• Given data

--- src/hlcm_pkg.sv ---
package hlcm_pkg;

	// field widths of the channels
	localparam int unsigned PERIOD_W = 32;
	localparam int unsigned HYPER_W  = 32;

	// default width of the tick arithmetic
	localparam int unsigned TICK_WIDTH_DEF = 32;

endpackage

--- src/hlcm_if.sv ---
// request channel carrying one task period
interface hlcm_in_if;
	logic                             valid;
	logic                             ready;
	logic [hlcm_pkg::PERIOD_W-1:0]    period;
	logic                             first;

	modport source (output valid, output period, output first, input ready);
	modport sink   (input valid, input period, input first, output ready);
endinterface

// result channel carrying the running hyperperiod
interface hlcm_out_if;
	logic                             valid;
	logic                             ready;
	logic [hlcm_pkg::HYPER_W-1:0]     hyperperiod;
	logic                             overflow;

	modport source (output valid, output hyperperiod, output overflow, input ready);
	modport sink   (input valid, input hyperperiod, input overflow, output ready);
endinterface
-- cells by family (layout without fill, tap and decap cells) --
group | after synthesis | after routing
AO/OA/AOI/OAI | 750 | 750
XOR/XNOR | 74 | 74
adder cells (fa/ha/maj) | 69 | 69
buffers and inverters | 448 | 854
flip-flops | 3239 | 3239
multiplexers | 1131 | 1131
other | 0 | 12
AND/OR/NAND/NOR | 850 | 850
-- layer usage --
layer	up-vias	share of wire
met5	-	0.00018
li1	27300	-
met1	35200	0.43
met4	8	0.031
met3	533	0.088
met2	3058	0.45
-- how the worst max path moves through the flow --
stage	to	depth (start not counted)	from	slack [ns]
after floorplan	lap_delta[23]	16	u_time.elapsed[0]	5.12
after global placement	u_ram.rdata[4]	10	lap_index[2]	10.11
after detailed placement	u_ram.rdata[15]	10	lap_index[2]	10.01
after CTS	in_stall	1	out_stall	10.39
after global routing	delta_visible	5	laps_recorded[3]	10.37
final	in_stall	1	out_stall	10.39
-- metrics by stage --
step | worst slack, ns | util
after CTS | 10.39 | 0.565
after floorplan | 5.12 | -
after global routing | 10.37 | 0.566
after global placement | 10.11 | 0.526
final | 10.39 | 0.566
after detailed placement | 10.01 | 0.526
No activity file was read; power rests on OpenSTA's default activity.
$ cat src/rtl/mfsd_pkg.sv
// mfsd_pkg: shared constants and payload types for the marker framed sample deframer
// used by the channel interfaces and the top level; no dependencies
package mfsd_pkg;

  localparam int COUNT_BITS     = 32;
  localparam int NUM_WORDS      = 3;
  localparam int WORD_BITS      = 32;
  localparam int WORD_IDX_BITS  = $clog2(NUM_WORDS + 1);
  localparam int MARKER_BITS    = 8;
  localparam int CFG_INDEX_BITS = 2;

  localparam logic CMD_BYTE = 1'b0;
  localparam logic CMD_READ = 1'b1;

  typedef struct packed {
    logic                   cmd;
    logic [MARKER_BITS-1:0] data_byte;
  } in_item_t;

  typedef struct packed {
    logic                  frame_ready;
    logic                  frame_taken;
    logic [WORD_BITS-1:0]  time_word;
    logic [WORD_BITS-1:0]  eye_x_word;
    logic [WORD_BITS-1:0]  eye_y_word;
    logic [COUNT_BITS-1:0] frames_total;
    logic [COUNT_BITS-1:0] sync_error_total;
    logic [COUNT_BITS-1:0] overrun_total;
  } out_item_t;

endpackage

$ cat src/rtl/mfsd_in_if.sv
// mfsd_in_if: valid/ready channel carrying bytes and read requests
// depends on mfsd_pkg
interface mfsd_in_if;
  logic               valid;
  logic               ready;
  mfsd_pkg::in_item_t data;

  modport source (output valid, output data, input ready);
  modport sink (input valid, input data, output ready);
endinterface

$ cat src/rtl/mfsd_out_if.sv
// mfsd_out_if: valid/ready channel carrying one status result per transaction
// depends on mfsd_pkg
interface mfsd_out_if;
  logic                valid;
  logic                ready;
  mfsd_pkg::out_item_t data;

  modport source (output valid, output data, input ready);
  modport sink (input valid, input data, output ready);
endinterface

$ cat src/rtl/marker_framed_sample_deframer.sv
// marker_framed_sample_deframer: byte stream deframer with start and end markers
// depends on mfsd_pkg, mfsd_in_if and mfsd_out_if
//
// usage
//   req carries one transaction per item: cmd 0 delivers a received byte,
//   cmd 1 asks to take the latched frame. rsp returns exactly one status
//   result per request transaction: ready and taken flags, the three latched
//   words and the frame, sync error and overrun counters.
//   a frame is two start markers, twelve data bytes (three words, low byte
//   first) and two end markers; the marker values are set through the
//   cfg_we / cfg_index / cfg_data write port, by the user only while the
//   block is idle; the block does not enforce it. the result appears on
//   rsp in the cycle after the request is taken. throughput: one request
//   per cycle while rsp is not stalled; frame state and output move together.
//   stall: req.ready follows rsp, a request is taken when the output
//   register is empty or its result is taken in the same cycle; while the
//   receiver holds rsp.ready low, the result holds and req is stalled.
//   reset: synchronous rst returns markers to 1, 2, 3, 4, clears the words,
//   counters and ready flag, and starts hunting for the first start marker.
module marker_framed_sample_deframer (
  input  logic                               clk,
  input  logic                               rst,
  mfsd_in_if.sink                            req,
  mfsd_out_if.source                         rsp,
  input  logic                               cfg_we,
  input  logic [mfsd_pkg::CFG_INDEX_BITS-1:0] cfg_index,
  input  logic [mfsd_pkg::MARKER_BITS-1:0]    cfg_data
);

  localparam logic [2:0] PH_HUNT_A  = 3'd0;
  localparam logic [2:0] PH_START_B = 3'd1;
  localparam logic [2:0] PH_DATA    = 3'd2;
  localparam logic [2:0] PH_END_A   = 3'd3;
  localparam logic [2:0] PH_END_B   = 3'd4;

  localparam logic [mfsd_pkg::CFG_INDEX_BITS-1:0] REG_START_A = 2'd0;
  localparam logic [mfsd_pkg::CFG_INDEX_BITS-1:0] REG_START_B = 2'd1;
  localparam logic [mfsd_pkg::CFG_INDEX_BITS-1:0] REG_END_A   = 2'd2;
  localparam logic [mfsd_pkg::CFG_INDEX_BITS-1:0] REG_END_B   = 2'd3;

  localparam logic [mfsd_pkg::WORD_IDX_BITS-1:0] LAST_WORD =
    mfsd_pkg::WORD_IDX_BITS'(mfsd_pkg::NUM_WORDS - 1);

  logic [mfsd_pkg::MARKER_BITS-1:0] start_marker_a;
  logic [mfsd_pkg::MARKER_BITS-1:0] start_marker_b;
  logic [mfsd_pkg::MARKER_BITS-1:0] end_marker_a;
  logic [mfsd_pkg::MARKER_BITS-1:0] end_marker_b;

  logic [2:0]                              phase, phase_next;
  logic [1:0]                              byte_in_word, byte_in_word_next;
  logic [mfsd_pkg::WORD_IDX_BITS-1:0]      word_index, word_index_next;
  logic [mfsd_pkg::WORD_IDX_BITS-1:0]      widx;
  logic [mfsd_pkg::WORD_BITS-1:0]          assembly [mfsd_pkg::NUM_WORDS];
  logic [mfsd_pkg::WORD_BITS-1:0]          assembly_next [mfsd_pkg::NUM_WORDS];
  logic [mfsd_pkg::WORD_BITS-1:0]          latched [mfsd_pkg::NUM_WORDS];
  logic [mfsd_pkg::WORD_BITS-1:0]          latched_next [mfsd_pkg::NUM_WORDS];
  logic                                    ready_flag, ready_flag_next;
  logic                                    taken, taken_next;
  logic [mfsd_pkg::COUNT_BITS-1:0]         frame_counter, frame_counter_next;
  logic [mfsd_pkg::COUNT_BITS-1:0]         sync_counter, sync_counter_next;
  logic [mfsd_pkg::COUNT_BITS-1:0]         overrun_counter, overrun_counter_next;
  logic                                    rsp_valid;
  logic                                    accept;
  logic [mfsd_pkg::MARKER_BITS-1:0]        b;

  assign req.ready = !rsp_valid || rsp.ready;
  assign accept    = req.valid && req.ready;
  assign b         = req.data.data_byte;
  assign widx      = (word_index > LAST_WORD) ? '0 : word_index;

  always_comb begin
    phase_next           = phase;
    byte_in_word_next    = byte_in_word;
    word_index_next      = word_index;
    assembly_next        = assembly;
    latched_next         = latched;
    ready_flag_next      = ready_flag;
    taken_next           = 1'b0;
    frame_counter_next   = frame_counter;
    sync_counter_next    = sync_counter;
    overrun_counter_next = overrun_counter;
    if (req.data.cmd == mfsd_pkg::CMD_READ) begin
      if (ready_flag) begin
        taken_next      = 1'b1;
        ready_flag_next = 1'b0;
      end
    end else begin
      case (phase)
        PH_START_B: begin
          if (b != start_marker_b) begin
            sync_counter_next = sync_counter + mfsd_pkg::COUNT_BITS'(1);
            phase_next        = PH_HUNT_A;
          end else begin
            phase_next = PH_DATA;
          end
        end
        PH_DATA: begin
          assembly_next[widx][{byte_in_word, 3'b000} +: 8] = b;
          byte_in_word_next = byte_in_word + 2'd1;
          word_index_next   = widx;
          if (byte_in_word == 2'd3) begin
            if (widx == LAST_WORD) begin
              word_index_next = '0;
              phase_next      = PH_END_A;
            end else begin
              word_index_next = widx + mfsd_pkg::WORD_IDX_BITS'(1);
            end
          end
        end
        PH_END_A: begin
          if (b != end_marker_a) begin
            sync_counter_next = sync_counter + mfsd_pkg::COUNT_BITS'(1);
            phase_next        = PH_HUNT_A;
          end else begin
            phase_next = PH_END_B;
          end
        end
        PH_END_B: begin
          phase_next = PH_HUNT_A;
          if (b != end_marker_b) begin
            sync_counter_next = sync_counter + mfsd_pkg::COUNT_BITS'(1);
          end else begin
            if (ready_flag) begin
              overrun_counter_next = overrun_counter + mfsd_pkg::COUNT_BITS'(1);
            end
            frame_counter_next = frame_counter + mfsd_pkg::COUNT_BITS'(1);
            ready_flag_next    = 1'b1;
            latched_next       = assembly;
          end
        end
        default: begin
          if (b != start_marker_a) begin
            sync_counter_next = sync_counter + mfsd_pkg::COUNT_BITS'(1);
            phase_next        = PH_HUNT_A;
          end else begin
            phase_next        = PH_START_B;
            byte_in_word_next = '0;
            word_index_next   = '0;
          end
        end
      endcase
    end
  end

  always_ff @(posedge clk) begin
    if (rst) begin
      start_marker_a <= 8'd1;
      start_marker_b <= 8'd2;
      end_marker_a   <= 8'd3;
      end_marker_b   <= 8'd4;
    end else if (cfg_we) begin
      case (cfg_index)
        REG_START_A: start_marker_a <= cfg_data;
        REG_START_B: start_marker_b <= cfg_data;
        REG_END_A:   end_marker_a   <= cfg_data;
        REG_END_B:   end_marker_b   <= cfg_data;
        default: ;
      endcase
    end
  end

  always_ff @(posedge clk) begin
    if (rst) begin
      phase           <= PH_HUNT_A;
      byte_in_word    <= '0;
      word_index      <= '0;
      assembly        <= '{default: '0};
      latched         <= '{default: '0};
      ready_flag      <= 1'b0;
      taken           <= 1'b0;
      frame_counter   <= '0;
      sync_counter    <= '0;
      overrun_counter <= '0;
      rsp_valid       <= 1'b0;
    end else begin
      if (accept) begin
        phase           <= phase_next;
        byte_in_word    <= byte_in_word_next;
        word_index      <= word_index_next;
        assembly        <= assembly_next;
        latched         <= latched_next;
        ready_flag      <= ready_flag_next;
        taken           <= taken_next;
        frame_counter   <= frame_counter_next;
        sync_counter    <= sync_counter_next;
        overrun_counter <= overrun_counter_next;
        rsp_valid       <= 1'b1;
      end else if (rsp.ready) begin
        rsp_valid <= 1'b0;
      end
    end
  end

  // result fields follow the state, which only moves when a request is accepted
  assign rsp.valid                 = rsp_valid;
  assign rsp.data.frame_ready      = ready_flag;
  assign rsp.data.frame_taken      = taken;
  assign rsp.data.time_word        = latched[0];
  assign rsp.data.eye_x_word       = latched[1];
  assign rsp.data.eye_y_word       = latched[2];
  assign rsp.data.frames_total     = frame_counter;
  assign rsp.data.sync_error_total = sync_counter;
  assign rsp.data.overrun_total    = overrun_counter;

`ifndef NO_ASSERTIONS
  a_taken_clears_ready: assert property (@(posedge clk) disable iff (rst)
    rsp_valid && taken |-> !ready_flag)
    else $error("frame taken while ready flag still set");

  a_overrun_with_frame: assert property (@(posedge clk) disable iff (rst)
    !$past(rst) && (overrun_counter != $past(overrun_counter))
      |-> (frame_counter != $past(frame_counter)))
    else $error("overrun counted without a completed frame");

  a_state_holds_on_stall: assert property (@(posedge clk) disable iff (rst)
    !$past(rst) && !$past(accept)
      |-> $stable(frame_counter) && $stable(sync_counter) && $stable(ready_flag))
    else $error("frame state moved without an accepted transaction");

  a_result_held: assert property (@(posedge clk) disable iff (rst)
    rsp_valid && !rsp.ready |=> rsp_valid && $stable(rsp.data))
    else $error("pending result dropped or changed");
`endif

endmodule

--

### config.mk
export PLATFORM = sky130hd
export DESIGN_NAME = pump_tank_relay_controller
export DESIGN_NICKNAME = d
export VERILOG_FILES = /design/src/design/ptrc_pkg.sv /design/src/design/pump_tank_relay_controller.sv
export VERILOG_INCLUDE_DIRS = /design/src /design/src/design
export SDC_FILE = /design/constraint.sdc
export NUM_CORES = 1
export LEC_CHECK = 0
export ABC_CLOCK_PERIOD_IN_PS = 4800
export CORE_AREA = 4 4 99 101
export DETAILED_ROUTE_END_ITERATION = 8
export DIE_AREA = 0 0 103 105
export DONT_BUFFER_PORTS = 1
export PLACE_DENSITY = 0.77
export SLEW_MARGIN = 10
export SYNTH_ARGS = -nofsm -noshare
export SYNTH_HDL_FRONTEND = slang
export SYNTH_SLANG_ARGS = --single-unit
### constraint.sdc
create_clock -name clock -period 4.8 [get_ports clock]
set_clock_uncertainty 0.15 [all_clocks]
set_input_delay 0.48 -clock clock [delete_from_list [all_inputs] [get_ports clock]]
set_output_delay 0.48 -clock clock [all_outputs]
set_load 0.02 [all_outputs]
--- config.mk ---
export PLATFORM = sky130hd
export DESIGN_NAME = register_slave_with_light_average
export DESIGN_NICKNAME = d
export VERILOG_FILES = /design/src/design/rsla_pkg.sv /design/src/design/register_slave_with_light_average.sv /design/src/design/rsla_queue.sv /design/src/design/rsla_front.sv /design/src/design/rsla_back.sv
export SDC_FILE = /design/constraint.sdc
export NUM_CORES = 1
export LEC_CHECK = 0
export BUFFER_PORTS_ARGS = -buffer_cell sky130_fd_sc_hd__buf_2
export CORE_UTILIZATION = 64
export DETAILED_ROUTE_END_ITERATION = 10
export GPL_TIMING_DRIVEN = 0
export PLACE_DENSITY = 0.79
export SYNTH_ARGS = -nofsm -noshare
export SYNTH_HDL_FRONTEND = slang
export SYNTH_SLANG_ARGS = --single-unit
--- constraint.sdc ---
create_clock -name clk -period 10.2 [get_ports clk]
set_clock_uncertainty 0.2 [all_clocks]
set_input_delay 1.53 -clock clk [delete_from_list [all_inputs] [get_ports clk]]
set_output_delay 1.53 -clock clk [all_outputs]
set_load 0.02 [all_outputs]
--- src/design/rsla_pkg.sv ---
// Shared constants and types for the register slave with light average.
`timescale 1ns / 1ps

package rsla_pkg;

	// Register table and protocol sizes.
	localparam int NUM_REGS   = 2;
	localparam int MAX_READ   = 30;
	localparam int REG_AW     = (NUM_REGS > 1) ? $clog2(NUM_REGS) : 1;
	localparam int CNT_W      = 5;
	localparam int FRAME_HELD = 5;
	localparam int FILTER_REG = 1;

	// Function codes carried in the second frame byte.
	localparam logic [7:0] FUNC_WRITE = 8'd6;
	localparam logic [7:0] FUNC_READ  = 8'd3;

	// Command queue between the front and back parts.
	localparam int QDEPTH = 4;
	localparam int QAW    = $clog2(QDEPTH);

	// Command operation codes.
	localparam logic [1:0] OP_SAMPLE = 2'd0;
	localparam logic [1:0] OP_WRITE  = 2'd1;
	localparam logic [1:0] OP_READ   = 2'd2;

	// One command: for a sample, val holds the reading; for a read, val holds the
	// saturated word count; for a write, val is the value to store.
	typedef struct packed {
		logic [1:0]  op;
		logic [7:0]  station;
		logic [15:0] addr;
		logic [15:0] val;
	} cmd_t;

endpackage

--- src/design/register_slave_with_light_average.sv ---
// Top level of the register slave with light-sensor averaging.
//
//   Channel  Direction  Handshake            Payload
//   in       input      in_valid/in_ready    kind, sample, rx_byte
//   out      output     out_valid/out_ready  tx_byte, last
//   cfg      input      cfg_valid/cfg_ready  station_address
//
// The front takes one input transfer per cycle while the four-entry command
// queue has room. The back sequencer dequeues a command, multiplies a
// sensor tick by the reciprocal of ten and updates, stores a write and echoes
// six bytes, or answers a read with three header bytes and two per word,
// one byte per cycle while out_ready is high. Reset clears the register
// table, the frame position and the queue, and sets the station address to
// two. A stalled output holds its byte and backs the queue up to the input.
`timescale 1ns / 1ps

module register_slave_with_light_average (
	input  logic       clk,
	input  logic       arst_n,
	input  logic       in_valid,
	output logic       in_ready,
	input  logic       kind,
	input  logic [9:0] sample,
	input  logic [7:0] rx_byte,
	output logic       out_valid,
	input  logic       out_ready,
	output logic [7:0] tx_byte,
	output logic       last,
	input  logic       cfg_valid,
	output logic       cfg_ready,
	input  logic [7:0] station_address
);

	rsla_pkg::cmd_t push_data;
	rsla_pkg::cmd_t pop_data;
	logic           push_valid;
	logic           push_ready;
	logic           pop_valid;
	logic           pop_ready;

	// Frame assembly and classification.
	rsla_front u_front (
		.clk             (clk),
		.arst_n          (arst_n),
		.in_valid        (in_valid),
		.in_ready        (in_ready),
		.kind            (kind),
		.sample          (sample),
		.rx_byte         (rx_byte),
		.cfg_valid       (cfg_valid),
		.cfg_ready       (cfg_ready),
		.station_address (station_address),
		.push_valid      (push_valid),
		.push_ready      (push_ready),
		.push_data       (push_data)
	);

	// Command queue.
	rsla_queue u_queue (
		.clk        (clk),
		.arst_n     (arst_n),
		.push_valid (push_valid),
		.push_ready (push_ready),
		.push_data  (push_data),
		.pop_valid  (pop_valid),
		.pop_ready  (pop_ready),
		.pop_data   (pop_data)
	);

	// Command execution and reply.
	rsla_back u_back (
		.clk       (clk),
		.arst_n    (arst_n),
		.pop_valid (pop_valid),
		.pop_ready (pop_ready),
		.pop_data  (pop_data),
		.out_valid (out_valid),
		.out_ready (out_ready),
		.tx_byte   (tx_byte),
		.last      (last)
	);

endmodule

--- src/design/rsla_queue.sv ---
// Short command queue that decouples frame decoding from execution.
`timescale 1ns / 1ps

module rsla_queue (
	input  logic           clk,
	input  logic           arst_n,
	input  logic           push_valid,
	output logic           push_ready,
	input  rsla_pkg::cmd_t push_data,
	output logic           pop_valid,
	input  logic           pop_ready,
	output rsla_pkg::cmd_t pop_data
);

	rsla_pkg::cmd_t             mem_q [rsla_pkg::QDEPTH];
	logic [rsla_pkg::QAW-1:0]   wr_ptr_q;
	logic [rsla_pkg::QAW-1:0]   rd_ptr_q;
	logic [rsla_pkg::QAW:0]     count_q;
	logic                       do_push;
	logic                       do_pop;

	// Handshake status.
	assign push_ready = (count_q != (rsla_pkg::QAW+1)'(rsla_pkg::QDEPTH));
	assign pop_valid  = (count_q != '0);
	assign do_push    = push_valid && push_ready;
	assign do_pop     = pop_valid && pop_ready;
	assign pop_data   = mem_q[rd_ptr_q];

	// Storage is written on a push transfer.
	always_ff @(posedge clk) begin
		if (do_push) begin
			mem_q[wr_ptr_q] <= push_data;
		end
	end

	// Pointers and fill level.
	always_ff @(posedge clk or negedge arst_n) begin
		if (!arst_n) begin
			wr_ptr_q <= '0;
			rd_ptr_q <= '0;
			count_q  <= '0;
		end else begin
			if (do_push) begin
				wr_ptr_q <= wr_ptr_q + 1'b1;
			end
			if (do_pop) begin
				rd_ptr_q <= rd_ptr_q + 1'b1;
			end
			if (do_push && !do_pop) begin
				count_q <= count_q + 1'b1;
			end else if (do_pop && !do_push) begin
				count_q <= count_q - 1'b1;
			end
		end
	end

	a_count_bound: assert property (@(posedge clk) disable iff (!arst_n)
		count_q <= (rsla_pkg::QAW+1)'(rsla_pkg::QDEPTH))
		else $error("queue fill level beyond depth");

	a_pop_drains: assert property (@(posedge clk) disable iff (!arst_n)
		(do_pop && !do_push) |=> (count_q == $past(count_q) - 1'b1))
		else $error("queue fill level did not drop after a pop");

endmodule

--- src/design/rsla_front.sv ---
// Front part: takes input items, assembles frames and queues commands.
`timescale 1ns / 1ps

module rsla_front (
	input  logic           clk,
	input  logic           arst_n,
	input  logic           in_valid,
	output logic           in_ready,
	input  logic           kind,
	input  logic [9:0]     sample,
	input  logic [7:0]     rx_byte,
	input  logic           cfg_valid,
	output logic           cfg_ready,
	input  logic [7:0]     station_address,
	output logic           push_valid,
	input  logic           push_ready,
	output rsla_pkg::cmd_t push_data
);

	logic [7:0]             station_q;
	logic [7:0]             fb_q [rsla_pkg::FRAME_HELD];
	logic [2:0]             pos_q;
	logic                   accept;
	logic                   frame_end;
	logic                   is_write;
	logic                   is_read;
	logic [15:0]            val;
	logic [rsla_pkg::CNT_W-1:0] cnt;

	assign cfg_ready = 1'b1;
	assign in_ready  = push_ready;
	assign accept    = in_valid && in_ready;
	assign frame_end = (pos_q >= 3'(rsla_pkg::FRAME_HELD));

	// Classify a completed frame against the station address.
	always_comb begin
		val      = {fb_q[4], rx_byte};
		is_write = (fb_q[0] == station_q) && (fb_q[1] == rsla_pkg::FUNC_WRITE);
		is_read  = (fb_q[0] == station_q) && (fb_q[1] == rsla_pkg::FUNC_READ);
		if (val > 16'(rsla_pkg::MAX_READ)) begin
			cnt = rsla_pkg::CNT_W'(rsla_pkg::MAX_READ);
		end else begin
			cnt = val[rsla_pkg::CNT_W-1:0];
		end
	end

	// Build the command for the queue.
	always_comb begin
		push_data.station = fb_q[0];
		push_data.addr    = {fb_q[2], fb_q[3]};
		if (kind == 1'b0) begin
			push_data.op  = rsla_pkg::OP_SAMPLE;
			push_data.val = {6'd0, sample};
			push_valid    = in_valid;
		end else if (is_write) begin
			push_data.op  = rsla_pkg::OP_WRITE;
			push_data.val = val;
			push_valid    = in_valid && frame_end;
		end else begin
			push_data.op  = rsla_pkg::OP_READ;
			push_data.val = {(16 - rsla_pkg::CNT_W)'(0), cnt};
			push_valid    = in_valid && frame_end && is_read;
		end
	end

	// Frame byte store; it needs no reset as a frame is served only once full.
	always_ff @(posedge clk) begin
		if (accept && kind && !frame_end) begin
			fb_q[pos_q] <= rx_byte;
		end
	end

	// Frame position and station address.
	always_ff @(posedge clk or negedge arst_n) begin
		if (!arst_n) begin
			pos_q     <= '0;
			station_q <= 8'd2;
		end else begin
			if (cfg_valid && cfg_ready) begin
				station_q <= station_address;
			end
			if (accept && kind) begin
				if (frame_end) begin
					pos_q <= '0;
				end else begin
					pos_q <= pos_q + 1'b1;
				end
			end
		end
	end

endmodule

* * *

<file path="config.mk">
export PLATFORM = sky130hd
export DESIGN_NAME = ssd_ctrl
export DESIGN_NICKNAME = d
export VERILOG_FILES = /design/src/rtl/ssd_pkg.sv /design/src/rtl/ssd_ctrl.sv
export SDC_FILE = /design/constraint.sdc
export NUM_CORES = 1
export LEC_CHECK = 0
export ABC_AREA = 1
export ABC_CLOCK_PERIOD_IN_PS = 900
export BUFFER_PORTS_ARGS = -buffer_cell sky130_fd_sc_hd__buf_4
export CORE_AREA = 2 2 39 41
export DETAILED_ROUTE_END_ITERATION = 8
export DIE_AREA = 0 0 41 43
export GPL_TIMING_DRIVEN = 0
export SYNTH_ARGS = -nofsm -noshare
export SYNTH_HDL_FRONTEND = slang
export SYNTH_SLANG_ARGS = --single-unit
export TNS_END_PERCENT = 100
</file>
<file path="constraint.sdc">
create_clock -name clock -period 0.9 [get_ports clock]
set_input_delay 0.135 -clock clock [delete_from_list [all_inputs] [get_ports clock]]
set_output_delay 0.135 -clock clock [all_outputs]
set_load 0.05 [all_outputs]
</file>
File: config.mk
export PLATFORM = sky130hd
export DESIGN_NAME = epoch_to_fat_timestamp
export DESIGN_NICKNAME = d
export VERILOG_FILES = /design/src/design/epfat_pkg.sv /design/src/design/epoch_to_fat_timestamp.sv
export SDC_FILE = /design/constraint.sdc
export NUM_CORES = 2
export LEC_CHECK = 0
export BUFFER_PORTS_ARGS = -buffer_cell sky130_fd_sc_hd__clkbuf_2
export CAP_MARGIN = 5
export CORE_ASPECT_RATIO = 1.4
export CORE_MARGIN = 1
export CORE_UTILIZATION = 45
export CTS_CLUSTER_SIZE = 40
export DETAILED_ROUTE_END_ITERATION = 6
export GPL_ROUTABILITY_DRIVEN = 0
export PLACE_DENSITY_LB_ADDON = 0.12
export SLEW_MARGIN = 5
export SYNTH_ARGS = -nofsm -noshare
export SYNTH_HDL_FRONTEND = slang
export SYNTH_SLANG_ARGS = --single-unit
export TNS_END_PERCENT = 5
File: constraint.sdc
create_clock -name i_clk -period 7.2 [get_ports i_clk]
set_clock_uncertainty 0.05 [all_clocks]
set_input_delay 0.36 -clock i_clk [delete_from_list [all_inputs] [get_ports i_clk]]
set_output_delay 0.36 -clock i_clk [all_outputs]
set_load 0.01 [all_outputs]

• Work instruction
Beginning with the line above that contains "-- cells by", copy each line exactly up to and including the line that contains "after detailed placement | 10.01 | 0.526", and go no further.

• Reply
-- cells by family (layout without fill, tap and decap cells) --
group | after synthesis | after routing
AO/OA/AOI/OAI | 750 | 750
XOR/XNOR | 74 | 74
adder cells (fa/ha/maj) | 69 | 69
buffers and inverters | 448 | 854
flip-flops | 3239 | 3239
multiplexers | 1131 | 1131
other | 0 | 12
AND/OR/NAND/NOR | 850 | 850
-- layer usage --
layer	up-vias	share of wire
met5	-	0.00018
li1	27300	-
met1	35200	0.43
met4	8	0.031
met3	533	0.088
met2	3058	0.45
-- how the worst max path moves through the flow --
stage	to	depth (start not counted)	from	slack [ns]
after floorplan	lap_delta[23]	16	u_time.elapsed[0]	5.12
after global placement	u_ram.rdata[4]	10	lap_index[2]	10.11
after detailed placement	u_ram.rdata[15]	10	lap_index[2]	10.01
after CTS	in_stall	1	out_stall	10.39
after global routing	delta_visible	5	laps_recorded[3]	10.37
final	in_stall	1	out_stall	10.39
-- metrics by stage --
step | worst slack, ns | util
after CTS | 10.39 | 0.565
after floorplan | 5.12 | -
after global routing | 10.37 | 0.566
after global placement | 10.11 | 0.526
final | 10.39 | 0.566
after detailed placement | 10.01 | 0.526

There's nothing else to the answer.